The PulteGroup announced its first quarterly profit in more than three years, but management barely noted the event, perhaps because it had some extra help getting there.

An $82 million income tax refund more than offset $45 million in land charges to help net the company a $76 million profit, or $0.20 per share.

But perhaps of more help was the merger with Centex, which helped increase the number of homes the company delivered to 5,030, roughly double the volume Pulte alone did last year.

"Achieving these results would have been difficult without the merger," CEO Richard Dugas said.

Orders, too, were boosted because of the Centex addition to 4,218, 26% higher than the same quarter last year before the August 2009 merger. A better measure of sales would be that it was nearly flat with the first quarter of 2010, despite the expiration of the tax credit.

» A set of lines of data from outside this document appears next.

### src/rtl/skts_pkg.sv
package skts_pkg;

    // Width of one table entry and of a search key.
    localparam int DATA_W = 32;

    // Default table depth.
    localparam int TABLE_DEPTH_DEF = 1024;

    // Widths of the fixed port fields.
    localparam int INDEX_W = 10;
    localparam int COUNT_W = 11;
    localparam int MODE_W  = 2;

    // Search modes. The unused code searches as binary.
    localparam logic [MODE_W-1:0] MODE_BINARY     = 2'd0;
    localparam logic [MODE_W-1:0] MODE_TERNARY    = 2'd1;
    localparam logic [MODE_W-1:0] MODE_QUATERNARY = 2'd2;

    // Command codes.
    localparam logic CMD_WRITE  = 1'b0;
    localparam logic CMD_SEARCH = 1'b1;

    // Configuration register indexes.
    localparam logic REG_SEARCH_MODE = 1'b0;
    localparam logic REG_ENTRY_COUNT = 1'b1;

    // Outcome of comparing the key against one table entry.
    typedef struct packed {
        logic eq;
        logic lt;
    } cmp_res_t;

endpackage
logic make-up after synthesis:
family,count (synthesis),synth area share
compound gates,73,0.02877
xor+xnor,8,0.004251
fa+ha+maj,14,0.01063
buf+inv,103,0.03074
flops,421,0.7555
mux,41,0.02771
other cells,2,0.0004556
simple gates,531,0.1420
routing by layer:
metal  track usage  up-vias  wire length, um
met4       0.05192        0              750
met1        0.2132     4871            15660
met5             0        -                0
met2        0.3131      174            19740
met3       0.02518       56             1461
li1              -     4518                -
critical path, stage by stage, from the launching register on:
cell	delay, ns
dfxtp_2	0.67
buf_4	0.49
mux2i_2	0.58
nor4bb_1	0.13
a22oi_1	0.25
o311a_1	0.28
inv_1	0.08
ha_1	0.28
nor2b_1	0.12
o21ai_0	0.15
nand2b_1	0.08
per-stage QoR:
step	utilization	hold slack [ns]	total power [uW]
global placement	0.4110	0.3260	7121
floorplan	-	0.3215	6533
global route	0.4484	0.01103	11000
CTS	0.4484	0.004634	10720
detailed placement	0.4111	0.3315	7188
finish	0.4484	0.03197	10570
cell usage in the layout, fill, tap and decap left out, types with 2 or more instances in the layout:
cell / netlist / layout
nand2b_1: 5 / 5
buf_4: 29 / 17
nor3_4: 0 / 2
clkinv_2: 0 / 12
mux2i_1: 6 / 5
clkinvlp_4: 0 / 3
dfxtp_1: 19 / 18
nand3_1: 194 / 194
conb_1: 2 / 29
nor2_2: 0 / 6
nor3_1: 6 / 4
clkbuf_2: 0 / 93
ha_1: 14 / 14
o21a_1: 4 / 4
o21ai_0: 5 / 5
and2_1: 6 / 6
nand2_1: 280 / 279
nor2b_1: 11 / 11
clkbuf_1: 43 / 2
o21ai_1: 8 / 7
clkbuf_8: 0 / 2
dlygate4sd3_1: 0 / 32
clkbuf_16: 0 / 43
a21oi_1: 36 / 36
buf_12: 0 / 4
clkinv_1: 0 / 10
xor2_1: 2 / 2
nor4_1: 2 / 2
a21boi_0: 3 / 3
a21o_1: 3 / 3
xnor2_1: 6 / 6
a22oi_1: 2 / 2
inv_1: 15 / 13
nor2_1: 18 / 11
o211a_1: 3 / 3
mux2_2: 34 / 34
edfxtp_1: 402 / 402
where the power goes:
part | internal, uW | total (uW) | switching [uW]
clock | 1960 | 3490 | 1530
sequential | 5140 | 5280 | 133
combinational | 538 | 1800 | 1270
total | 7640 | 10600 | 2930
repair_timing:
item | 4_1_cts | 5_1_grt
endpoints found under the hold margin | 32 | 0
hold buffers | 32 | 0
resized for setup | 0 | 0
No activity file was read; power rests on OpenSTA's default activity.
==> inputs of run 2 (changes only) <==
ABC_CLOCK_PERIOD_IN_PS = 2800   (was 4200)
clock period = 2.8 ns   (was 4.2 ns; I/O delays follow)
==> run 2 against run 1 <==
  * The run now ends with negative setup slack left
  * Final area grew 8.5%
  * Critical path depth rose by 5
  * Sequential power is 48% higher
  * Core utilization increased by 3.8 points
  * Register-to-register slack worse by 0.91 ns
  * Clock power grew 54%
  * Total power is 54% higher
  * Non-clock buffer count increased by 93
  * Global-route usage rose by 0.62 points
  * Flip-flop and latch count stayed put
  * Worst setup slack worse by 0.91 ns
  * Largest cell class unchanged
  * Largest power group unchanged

Unlike other builders, such as D.R. Horton, Pulte did not beef up speculative homes in an attempt to capitalize on the tax credit. As a result, it didn't seem to suffer from as big an order hangover afterward. While sales did fall in May for the company, they settled back down to a more stable level after that, Dugas said.

"We are benefiting from the strategy of not chasing the tax credit buyer," he said. That said, the company's current volume "remains below typical seasonal demand."

Dugas credited "incredibly low demand" for slow sales, rather than giving the whole credit to foreclosures, short sales, and oversupply of product. "Supply is obviously important, but right now the industry's biggest issue is lack of buyers."

He told analysts that the merger with Centex is on track to net the company $440 million in savings this year. The company has reduced expenses by 81% from what they were as separate companies. Pulte is hoping to save another $150 million to $200 million in purchasing costs over time as well.

In response to an analyst's question about what the company was thinking about doing with its $2.7 billion cash balance, the highest in the industry, Dugas said they are discussing that.

"We do think that any significant liquidity concerns for a couple of years are gone, and we are looking at funding something," Dugas said, adding his preference would be to put the money in more land inventory.

But Pulte kept a lot of its land rather than selling it at a discount during the crash, and it acquired even more with the Centex merger.

Paying off debt is another option. "It's not lost on us [the thought of finding a way to put the cash to use]," said Dugas. "It's clearly about value creation and how we get there from here."